My name is Teng Ying, and I am a psychological counselor at YI. I hope this information is helpful to you.


Comments
I can totally relate to feeling stuck in a pattern of reacting the way we've always reacted. It's hard to break out of that, but maybe starting with small steps, like practicing assertiveness in lowstakes situations, could help build up confidence.
It sounds really tough to have those feelings carry over from childhood into adulthood. Sometimes talking to someone who has a bit more distance from the situation, like a counselor, can offer new perspectives and tools for handling these emotions.
I think it's important to acknowledge that what happened wasn't your fault. Recognizing this might be a first step.
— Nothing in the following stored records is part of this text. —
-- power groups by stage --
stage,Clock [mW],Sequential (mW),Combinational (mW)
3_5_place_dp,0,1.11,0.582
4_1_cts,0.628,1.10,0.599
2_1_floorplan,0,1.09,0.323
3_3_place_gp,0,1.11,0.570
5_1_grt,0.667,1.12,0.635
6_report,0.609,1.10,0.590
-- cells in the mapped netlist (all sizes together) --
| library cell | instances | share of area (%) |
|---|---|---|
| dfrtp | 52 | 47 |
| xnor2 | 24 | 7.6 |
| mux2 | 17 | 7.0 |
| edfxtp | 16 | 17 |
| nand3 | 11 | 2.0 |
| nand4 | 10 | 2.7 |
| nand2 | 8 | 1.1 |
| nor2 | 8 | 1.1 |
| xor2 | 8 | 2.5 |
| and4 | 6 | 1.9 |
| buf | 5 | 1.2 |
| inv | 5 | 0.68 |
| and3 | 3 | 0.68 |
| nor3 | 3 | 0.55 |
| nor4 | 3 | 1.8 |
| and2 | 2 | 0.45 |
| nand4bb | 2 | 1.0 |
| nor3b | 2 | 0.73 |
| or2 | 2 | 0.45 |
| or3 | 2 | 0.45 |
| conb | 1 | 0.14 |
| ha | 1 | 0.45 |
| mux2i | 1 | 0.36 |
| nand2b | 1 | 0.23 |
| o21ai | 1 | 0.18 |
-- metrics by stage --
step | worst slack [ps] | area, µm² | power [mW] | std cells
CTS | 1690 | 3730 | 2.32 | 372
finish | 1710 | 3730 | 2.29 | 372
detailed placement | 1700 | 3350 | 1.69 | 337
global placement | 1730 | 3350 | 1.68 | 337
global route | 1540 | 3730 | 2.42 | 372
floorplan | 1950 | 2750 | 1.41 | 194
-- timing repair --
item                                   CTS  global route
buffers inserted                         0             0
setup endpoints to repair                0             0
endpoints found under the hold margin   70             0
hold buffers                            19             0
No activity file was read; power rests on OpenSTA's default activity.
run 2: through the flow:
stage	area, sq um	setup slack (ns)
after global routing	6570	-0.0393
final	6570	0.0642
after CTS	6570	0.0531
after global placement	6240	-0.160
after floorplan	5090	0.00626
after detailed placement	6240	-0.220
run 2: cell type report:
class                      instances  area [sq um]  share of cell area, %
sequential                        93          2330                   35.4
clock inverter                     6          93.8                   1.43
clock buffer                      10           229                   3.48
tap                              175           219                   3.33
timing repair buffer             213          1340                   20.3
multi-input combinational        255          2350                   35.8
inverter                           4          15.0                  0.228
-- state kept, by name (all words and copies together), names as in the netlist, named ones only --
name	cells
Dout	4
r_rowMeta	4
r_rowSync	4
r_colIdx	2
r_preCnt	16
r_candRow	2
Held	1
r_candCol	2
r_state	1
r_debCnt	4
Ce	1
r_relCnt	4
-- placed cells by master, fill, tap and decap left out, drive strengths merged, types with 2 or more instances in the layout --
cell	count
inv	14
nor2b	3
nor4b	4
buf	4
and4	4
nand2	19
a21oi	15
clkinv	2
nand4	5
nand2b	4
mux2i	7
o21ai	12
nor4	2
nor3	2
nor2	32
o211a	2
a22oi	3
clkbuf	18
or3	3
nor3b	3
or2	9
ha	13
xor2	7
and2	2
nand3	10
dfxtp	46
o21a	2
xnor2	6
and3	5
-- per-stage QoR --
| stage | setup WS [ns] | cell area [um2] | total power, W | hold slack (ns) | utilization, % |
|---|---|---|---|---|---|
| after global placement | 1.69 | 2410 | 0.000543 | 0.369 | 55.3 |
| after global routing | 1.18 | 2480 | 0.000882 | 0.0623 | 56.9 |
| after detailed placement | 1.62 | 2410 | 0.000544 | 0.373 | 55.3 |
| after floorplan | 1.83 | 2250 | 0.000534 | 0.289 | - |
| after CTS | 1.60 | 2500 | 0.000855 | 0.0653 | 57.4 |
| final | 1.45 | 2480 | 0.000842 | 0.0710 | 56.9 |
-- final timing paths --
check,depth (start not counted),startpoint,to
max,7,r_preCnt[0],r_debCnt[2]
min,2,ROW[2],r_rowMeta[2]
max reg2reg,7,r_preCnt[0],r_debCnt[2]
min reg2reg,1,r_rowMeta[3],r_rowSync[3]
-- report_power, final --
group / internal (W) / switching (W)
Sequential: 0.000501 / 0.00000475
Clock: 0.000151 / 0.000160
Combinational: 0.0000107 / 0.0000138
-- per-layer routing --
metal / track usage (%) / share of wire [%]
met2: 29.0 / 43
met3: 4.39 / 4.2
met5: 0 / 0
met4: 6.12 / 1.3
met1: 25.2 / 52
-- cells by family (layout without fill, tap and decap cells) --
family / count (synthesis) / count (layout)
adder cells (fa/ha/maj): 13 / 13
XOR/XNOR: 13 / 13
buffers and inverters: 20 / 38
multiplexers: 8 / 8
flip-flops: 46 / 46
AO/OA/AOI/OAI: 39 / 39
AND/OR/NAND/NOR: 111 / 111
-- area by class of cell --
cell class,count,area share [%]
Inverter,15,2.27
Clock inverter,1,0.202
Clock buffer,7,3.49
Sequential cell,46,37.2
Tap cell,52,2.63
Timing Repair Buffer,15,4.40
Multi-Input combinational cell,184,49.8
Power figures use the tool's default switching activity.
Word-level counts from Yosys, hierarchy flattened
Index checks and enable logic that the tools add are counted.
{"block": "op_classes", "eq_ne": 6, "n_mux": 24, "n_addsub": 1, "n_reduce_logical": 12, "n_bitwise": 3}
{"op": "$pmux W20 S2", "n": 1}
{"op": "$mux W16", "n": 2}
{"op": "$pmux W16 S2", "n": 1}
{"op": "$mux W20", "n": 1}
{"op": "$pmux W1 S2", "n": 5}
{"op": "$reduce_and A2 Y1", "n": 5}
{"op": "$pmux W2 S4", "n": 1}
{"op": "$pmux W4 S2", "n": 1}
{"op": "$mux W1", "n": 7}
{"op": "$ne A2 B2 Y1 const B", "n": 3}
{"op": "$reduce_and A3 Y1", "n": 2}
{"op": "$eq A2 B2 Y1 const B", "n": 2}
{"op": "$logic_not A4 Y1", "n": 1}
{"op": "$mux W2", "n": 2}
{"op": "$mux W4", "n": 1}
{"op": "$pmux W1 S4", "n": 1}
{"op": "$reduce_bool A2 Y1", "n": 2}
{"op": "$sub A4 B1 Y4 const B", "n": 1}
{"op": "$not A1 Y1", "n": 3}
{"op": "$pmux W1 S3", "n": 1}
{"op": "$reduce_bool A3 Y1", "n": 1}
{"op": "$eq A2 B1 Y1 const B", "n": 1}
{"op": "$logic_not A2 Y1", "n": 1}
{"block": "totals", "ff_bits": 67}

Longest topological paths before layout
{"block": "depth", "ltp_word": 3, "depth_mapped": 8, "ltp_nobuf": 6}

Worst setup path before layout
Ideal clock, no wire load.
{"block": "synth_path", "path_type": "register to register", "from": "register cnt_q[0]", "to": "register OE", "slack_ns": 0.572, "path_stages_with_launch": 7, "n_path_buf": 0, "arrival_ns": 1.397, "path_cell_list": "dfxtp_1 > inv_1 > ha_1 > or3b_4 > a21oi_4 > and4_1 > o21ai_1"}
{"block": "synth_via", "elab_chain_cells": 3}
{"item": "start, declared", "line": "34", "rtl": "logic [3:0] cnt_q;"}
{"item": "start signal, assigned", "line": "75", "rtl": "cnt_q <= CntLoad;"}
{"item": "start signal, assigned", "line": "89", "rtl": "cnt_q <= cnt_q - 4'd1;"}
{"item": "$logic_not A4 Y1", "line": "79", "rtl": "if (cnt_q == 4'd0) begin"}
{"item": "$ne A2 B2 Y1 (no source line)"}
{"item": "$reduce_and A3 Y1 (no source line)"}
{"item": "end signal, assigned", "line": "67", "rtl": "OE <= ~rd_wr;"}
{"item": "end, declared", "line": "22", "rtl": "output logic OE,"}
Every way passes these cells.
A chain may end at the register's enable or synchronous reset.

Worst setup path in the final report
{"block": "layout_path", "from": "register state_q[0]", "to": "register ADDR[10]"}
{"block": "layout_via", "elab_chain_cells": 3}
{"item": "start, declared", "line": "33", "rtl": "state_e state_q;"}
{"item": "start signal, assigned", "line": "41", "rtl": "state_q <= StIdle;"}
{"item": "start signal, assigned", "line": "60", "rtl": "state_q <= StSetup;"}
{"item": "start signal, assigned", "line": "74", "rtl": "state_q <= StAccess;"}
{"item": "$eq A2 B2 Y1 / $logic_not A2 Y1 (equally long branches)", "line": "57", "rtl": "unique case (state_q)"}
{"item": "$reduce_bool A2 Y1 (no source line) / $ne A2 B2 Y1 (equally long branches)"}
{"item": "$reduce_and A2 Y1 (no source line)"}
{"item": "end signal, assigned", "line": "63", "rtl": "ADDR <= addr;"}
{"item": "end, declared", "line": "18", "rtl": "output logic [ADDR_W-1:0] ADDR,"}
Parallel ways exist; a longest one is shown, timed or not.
<file path="src/rtl/button_conditioner.sv">
// Two-channel push-button conditioner. Each channel applies optional
// polarity inversion, a 2-flop synchronizer and a debounce state machine
// with a saturating qualification counter, and produces a registered
// debounced level plus one-cycle press and release pulses.
// Channel 0 is button 1, channel 1 is button 2.
module button_conditioner #(
   parameter int unsigned DEBOUNCE_CYCLES = 500000,
   parameter bit          ACTIVE_LOW      = 1'b1
) (
   input  logic clk,
   input  logic rst,
   input  logic btn1,
   input  logic btn2,
   output logic btn1_db,
   output logic btn2_db,
   output logic btn1_press,
   output logic btn2_press,
   output logic btn1_release,
   output logic btn2_release
);

   localparam int unsigned CW = $clog2(DEBOUNCE_CYCLES);
   localparam logic [CW-1:0] CNT_MAX = CW'(DEBOUNCE_CYCLES - 1);

   typedef enum logic [1:0] {
      STABLE_LOW  = 2'd0,
      PEND_HIGH   = 2'd1,
      STABLE_HIGH = 2'd2,
      PEND_LOW    = 2'd3
   } state_e;

   logic [1:0]    btn_raw;
   logic [1:0]    btn_pol;
   logic [1:0]    sync1_q;
   logic [1:0]    sync2_q;
   state_e        state_q   [2];
   state_e        state_d   [2];
   logic [CW-1:0] cnt_q     [2];
   logic [CW-1:0] cnt_d     [2];
   logic [1:0]    db_q;
   logic [1:0]    db_d;
   logic [1:0]    press_q;
   logic [1:0]    press_d;
   logic [1:0]    release_q;
   logic [1:0]    release_d;

   // Internally 1 always means "pressed", whatever the pin polarity.
   assign btn_raw = {btn2, btn1};
   assign btn_pol = ACTIVE_LOW ? ~btn_raw : btn_raw;

   // Synchronizer, state, counter and output registers for both channels.
   always_ff @(posedge clk) begin
      if (rst) begin
         sync1_q   <= '0;
         sync2_q   <= '0;
         db_q      <= '0;
         press_q   <= '0;
         release_q <= '0;
         for (int ch = 0; ch < 2; ch++) begin
            state_q[ch] <= STABLE_LOW;
            cnt_q[ch]   <= '0;
         end
      end else begin
         sync1_q   <= btn_pol;
         sync2_q   <= sync1_q;
         db_q      <= db_d;
         press_q   <= press_d;
         release_q <= release_d;
         for (int ch = 0; ch < 2; ch++) begin
            state_q[ch] <= state_d[ch];
            cnt_q[ch]   <= cnt_d[ch];
         end
      end
   end

   // Debounce next-state: a new level is committed only after it has been
   // seen on sync2 for the entry cycle plus DEBOUNCE_CYCLES confirming
   // cycles; any opposite sample during the pending window rejects it.
   always_comb begin
      for (int ch = 0; ch < 2; ch++) begin
         state_d[ch]   = state_q[ch];
         cnt_d[ch]     = cnt_q[ch];
         db_d[ch]      = db_q[ch];
         press_d[ch]   = 1'b0;
         release_d[ch] = 1'b0;
         case (state_q[ch])
            STABLE_LOW: begin
               if (sync2_q[ch]) begin
                  state_d[ch] = PEND_HIGH;
                  cnt_d[ch]   = '0;
               end
            end
            PEND_HIGH: begin
               if (!sync2_q[ch]) begin
                  state_d[ch] = STABLE_LOW;
                  cnt_d[ch]   = '0;
               end else if (cnt_q[ch] == CNT_MAX) begin
                  state_d[ch] = STABLE_HIGH;
                  cnt_d[ch]   = '0;
                  db_d[ch]    = 1'b1;
                  press_d[ch] = 1'b1;
               end else begin
                  cnt_d[ch] = cnt_q[ch] + 1'b1;
               end
            end
            STABLE_HIGH: begin
               if (!sync2_q[ch]) begin
                  state_d[ch] = PEND_LOW;
                  cnt_d[ch]   = '0;
               end
            end
            PEND_LOW: begin
               if (sync2_q[ch]) begin
                  state_d[ch] = STABLE_HIGH;
                  cnt_d[ch]   = '0;
               end else if (cnt_q[ch] == CNT_MAX) begin
                  state_d[ch]   = STABLE_LOW;
                  cnt_d[ch]     = '0;
                  db_d[ch]      = 1'b0;
                  release_d[ch] = 1'b1;
               end else begin
                  cnt_d[ch] = cnt_q[ch] + 1'b1;
               end
            end
            default: begin
               state_d[ch] = STABLE_LOW;
               cnt_d[ch]   = '0;
            end
         endcase
      end
   end

   assign btn1_db      = db_q[0];
   assign btn2_db      = db_q[1];
   assign btn1_press   = press_q[0];
   assign btn2_press   = press_q[1];
   assign btn1_release = release_q[0];
   assign btn2_release = release_q[1];

endmodule

</file>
Building selfcompassion and understanding that everyone has their own battles can also help in not taking things personally.
Buying snacks was a kind gesture, yet it seems like you felt it was more about seeking approval. Maybe next time, you could do something nice without expecting anything in return, just for the sake of kindness, which might feel more empowering.
It's understandable to feel afraid after being reprimanded, especially by someone in a position of authority. Perhaps setting boundaries and learning to say no when appropriate could be a way to regain some control over your interactions.